[Records from a data collection]
----

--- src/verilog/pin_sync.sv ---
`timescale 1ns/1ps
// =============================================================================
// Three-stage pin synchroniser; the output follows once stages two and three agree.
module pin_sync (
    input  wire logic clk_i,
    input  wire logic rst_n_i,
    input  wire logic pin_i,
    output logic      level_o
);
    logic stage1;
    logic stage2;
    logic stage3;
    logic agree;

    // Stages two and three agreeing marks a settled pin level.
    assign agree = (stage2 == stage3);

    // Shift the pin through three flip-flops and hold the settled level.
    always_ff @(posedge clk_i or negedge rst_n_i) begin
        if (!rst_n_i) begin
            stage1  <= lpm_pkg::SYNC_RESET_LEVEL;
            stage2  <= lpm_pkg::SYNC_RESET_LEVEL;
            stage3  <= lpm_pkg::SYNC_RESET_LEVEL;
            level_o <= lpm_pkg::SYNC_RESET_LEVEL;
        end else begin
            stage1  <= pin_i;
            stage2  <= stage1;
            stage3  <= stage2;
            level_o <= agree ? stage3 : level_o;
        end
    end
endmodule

----

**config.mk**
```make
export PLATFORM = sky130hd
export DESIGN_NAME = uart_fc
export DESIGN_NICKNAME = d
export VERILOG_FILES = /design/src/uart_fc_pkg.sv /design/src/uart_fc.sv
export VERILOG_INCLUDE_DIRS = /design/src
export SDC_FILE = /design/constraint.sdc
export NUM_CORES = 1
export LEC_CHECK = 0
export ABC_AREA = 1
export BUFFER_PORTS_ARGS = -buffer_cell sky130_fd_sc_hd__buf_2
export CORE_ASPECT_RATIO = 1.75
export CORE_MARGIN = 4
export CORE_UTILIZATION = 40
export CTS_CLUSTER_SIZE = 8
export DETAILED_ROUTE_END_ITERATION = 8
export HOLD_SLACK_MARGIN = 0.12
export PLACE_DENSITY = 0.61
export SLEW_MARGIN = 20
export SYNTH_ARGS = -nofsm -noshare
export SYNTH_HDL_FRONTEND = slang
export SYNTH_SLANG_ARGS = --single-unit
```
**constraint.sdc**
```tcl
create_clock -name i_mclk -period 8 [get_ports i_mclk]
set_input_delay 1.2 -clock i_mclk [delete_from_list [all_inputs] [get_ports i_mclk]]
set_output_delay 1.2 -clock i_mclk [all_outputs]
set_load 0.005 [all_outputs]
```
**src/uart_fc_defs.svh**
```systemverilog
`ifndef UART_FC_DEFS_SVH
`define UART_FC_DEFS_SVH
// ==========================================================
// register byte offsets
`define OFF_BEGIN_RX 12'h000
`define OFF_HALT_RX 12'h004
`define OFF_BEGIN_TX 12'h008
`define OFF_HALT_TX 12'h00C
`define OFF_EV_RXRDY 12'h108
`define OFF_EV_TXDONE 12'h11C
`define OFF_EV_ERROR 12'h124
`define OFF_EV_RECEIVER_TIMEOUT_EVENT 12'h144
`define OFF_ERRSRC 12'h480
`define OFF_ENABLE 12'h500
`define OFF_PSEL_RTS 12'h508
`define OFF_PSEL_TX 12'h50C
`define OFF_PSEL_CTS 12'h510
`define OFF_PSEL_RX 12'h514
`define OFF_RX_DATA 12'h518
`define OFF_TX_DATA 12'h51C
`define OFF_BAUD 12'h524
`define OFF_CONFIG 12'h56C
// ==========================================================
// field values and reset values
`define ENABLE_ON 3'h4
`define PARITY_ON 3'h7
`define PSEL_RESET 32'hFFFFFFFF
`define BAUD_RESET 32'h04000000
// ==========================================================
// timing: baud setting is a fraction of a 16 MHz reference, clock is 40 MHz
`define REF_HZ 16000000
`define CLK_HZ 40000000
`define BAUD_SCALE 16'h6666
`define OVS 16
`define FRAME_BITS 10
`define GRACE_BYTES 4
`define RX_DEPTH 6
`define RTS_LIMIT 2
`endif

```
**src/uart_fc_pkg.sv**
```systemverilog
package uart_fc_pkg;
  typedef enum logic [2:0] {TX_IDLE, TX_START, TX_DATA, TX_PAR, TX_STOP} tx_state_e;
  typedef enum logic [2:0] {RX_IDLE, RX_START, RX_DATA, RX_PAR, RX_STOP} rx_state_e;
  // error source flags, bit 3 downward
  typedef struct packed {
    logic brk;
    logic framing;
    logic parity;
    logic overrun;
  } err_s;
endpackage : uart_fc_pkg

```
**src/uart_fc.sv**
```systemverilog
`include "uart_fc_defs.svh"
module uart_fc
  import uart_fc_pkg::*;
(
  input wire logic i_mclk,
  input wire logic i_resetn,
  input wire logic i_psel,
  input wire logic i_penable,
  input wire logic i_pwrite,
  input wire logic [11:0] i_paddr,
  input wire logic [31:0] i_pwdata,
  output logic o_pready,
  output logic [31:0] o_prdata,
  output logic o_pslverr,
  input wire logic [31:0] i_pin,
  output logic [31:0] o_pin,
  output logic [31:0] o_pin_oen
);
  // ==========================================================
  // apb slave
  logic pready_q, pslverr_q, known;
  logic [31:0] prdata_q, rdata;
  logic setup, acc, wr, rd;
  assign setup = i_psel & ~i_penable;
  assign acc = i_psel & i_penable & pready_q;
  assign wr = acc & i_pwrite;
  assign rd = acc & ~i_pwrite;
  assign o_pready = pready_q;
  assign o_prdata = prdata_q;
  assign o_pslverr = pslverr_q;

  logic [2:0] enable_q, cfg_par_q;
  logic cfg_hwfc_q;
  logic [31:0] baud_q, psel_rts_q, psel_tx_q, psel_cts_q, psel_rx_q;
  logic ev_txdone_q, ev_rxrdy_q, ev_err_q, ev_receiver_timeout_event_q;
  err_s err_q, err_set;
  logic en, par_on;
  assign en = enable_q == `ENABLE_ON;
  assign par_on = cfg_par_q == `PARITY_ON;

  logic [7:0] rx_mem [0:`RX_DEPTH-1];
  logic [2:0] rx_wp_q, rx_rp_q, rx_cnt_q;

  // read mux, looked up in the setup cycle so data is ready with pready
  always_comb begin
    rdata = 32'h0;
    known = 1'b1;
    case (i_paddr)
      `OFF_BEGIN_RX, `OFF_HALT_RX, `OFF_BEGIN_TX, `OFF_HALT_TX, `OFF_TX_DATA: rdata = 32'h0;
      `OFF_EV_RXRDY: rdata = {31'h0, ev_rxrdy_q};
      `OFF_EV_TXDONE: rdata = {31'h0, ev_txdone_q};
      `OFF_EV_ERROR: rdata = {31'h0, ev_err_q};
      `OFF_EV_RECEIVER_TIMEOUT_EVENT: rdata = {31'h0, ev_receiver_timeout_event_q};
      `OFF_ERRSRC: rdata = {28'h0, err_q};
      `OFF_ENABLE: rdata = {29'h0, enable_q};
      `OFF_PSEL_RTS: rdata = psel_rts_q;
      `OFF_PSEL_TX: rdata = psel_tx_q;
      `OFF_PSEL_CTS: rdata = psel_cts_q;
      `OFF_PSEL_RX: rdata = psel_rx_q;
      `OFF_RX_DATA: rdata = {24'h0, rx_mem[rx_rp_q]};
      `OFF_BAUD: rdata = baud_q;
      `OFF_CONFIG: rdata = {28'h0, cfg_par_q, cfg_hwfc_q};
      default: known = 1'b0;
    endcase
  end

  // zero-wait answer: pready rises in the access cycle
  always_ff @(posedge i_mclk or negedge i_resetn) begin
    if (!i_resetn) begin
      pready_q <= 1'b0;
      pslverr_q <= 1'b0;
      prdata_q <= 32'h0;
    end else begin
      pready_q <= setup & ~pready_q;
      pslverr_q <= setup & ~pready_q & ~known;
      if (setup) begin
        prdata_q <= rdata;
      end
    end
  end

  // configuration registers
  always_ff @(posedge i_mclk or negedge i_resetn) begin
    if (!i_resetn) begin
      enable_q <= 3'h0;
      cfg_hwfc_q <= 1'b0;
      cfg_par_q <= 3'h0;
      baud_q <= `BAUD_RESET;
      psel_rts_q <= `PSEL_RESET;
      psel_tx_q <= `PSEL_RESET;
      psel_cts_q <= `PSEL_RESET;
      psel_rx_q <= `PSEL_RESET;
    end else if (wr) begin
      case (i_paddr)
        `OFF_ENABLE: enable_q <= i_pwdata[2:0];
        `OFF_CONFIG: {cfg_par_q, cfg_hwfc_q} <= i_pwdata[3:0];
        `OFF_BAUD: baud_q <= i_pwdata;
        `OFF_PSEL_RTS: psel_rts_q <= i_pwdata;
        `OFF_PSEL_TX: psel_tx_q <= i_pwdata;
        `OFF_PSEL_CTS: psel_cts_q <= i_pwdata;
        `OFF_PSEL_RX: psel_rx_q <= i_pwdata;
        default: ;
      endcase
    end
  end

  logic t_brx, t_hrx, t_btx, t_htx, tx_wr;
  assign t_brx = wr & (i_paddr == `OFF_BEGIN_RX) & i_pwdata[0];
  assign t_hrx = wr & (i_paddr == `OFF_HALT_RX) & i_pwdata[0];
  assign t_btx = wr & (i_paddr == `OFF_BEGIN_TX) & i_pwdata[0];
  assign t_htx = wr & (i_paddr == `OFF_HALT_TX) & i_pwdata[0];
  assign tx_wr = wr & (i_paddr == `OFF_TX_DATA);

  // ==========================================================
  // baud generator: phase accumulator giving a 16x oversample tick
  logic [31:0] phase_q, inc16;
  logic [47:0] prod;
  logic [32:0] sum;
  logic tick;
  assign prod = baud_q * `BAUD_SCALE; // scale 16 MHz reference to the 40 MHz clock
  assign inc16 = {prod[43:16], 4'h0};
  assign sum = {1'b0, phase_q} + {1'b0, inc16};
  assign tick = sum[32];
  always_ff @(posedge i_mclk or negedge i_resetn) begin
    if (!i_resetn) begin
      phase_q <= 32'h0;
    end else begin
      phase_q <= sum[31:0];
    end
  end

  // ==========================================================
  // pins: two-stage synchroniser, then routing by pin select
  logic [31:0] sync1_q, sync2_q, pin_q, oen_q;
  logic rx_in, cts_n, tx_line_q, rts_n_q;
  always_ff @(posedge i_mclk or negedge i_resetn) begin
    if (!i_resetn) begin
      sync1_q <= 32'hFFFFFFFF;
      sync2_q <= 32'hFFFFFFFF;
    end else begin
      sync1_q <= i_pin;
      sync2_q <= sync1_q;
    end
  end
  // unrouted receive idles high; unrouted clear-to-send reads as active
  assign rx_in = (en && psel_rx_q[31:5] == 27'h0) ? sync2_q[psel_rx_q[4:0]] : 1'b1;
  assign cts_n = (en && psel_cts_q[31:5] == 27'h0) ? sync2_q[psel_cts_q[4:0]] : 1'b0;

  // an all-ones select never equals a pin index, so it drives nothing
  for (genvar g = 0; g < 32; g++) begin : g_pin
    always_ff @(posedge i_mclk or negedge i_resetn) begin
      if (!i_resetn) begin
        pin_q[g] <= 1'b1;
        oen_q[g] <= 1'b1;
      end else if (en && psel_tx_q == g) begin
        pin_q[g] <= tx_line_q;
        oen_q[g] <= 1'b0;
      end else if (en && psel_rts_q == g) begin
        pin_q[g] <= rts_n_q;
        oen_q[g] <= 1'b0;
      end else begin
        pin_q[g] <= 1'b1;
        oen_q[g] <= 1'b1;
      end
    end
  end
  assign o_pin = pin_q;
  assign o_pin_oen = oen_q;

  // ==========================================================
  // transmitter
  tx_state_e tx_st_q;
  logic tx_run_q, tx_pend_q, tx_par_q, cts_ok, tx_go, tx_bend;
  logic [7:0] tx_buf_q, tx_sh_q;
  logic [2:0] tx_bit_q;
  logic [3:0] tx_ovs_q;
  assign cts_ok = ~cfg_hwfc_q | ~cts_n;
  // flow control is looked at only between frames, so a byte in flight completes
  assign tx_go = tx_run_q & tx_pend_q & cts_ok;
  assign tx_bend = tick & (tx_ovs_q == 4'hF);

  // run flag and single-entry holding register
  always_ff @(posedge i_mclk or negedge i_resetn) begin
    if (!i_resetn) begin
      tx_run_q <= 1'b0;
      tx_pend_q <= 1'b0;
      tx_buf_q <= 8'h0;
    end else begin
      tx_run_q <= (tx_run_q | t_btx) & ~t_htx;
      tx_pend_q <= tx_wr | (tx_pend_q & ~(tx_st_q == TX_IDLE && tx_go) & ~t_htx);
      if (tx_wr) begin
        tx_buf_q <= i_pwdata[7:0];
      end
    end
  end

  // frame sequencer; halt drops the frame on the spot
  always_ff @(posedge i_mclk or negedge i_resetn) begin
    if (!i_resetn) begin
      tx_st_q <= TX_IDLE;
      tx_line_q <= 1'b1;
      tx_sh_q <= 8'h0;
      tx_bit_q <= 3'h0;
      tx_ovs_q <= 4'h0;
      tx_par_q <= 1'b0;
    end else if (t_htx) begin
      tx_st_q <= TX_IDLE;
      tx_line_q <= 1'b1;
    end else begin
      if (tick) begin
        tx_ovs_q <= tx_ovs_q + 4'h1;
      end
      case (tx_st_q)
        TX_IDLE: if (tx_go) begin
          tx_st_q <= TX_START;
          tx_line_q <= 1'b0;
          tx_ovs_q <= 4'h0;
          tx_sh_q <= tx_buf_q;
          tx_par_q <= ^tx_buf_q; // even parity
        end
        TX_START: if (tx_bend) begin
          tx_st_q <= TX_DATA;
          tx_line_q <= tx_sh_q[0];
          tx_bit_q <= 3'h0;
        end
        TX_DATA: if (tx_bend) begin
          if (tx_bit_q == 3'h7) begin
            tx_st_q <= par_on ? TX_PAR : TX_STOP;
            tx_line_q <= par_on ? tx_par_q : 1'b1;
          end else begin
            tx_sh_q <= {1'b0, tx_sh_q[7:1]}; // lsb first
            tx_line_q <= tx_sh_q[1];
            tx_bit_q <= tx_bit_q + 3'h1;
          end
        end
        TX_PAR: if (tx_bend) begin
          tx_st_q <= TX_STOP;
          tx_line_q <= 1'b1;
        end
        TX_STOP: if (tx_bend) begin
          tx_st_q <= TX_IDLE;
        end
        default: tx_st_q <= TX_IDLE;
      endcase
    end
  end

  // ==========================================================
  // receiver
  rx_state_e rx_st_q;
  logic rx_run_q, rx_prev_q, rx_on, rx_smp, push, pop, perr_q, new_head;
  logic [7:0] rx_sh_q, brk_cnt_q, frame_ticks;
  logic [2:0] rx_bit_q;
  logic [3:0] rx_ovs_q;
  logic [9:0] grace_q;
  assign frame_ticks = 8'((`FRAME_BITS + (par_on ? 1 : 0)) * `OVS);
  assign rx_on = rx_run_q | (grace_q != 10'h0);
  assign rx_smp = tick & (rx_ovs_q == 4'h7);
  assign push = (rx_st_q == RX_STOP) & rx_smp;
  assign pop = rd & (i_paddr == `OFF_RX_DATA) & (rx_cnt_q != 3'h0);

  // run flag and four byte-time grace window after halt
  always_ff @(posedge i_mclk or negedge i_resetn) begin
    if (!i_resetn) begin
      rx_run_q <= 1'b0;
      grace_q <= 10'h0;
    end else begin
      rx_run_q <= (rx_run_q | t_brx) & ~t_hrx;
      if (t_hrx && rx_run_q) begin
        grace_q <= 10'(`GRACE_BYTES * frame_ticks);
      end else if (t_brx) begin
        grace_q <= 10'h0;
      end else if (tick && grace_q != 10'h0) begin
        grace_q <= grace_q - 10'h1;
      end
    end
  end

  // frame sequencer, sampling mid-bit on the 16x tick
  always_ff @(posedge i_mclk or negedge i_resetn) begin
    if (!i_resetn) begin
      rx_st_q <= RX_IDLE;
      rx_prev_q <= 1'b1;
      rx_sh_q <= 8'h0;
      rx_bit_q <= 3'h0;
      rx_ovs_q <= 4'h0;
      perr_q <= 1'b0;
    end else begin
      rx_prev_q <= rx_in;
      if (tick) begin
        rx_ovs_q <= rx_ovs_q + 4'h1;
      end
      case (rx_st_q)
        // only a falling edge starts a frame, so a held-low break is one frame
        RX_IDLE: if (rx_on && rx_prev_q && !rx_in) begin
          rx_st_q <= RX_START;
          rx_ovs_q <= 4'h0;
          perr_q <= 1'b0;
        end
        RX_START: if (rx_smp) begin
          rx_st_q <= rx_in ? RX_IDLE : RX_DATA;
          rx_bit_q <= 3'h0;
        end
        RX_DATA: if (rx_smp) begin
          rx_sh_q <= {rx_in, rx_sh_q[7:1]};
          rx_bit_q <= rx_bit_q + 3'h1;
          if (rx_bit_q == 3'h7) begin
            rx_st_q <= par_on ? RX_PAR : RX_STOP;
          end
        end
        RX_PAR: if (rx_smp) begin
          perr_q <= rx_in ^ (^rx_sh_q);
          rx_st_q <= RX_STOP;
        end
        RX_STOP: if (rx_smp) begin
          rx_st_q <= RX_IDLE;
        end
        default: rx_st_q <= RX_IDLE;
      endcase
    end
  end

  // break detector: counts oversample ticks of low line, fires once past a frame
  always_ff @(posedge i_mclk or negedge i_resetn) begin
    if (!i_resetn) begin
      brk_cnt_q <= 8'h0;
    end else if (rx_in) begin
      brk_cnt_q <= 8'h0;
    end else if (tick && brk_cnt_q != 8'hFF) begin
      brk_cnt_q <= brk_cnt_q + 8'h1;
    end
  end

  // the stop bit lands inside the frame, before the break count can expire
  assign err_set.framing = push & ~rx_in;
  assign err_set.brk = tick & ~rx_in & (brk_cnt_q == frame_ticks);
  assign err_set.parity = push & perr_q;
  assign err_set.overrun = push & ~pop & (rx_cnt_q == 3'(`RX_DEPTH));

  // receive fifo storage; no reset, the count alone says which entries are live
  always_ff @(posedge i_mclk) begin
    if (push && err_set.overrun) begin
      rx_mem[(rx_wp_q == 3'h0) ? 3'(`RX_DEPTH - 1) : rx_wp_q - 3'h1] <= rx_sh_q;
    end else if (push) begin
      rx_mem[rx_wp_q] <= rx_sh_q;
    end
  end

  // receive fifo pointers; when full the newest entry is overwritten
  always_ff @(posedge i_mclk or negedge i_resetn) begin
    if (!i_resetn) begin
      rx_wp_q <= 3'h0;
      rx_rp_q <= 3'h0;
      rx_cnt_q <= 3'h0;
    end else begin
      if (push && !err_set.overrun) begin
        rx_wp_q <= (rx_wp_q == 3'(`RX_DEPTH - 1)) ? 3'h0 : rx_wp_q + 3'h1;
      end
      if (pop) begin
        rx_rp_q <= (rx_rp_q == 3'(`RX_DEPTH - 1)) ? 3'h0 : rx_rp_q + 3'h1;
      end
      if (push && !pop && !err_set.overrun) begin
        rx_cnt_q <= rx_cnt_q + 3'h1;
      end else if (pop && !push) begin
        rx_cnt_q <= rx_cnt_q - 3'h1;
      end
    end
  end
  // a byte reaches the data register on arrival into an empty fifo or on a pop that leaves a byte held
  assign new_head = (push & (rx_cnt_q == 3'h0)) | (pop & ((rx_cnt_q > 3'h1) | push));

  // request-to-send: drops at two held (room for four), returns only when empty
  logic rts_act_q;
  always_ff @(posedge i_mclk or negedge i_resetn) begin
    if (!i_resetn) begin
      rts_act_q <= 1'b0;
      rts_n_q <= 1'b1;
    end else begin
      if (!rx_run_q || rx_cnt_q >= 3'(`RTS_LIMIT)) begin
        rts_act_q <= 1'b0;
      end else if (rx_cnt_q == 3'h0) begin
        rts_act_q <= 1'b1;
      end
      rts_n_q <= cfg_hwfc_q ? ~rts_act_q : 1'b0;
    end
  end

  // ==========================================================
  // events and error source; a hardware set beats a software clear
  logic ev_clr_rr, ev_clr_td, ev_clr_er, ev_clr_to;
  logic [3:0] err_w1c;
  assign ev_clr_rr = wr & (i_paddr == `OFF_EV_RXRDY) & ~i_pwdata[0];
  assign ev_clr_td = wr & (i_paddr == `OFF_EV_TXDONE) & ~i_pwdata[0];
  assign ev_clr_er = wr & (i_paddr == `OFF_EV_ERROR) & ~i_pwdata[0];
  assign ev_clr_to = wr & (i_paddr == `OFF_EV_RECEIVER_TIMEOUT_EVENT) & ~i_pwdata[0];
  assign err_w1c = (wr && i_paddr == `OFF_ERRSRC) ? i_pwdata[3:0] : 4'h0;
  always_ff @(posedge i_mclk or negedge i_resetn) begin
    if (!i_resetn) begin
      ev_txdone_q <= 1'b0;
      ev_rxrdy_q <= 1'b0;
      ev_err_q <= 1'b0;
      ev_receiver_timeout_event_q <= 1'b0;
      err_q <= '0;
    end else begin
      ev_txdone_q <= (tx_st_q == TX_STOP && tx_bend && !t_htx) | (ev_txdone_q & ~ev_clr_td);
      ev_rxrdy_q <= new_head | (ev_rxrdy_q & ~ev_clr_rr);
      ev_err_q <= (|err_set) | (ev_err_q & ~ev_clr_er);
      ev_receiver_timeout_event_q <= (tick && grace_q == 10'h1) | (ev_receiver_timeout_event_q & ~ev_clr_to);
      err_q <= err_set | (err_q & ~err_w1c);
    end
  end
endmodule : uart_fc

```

----

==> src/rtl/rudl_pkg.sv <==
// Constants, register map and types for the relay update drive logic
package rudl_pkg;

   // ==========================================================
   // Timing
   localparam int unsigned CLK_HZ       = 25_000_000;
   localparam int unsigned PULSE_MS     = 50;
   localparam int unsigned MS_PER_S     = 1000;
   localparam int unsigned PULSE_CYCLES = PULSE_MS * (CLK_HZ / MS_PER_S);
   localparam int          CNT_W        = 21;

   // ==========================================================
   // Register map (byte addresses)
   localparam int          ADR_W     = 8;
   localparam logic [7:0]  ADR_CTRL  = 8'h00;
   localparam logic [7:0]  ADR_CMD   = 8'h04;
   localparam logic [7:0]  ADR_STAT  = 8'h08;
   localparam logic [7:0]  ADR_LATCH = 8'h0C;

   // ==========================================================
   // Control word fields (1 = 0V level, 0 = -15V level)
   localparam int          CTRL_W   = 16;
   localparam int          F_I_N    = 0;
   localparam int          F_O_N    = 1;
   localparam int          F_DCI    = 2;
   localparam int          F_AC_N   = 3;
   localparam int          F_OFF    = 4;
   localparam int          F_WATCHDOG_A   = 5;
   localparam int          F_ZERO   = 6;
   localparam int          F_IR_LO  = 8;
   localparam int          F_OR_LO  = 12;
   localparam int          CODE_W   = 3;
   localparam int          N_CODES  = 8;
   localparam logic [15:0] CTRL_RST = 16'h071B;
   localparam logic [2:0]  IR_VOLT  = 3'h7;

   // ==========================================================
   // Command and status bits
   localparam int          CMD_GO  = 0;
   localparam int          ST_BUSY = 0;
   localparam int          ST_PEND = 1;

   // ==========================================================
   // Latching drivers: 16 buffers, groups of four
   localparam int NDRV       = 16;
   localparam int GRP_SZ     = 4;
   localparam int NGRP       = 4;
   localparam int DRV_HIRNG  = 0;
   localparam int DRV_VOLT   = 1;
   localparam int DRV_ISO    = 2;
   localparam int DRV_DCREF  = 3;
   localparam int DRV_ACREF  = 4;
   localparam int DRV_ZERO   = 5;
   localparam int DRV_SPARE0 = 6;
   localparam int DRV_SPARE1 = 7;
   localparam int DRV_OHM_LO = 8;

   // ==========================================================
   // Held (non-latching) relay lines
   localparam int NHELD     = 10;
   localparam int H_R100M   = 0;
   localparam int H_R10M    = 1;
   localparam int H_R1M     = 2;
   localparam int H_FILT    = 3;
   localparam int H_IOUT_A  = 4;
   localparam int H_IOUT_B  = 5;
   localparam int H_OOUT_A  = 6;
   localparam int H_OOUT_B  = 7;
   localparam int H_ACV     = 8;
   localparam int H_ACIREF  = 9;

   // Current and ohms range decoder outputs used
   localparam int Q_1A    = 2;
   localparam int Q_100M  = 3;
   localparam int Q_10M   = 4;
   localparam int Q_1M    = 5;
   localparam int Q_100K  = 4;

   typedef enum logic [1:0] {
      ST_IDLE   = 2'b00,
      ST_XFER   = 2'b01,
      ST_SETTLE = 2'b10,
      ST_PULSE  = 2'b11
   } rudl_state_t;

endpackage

----

All lines of the data that hold "default" need to be copied.

**WRITTEN SOLUTION:**
      default: known = 1'b0;
        default: ;
        default: tx_st_q <= TX_IDLE;
        default: rx_st_q <= RX_IDLE;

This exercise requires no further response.